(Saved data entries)
▬▬▬▬▬▬▬▬▬▬

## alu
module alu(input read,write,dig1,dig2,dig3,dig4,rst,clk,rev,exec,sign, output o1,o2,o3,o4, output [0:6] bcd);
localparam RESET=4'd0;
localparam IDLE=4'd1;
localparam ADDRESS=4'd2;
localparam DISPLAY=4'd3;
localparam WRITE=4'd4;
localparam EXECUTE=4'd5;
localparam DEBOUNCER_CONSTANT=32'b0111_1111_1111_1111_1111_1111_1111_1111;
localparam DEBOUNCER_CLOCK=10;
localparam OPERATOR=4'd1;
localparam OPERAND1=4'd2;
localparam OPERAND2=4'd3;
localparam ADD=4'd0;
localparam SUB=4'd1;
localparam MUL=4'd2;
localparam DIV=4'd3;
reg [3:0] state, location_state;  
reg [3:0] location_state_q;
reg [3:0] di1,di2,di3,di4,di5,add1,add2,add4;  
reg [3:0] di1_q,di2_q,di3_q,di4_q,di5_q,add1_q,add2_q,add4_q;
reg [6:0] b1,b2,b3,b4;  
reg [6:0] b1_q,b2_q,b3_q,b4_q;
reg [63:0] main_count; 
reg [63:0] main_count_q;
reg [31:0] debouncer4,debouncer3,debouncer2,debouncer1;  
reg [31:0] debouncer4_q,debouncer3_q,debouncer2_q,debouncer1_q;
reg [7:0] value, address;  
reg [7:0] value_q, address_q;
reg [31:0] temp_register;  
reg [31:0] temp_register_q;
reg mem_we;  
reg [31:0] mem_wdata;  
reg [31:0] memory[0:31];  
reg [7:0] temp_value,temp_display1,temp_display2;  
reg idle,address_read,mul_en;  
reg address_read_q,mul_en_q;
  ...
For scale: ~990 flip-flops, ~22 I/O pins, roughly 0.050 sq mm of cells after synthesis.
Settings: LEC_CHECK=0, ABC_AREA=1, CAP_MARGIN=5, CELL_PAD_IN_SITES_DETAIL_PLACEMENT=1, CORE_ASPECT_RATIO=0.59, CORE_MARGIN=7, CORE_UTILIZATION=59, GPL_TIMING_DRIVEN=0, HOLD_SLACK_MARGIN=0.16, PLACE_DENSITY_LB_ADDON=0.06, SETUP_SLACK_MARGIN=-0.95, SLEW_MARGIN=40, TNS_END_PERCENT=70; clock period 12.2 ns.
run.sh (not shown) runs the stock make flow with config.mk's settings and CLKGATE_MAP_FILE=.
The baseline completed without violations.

▬▬▬▬▬▬▬▬▬▬

ACTIVITY - Only the lines above from the one with "localparam IDLE=4'd1;" through the one with "reg mem_we;" should be duplicated, character for character.

YOUR RESPONSE -
localparam IDLE=4'd1;
localparam ADDRESS=4'd2;
localparam DISPLAY=4'd3;
localparam WRITE=4'd4;
localparam EXECUTE=4'd5;
localparam DEBOUNCER_CONSTANT=32'b0111_1111_1111_1111_1111_1111_1111_1111;
localparam DEBOUNCER_CLOCK=10;
localparam OPERATOR=4'd1;
localparam OPERAND1=4'd2;
localparam OPERAND2=4'd3;
localparam ADD=4'd0;
localparam SUB=4'd1;
localparam MUL=4'd2;
localparam DIV=4'd3;
reg [3:0] state, location_state;  
reg [3:0] location_state_q;
reg [3:0] di1,di2,di3,di4,di5,add1,add2,add4;  
reg [3:0] di1_q,di2_q,di3_q,di4_q,di5_q,add1_q,add2_q,add4_q;
reg [6:0] b1,b2,b3,b4;  
reg [6:0] b1_q,b2_q,b3_q,b4_q;
reg [63:0] main_count; 
reg [63:0] main_count_q;
reg [31:0] debouncer4,debouncer3,debouncer2,debouncer1;  
reg [31:0] debouncer4_q,debouncer3_q,debouncer2_q,debouncer1_q;
reg [7:0] value, address;  
reg [7:0] value_q, address_q;
reg [31:0] temp_register;  
reg [31:0] temp_register_q;
reg mem_we;  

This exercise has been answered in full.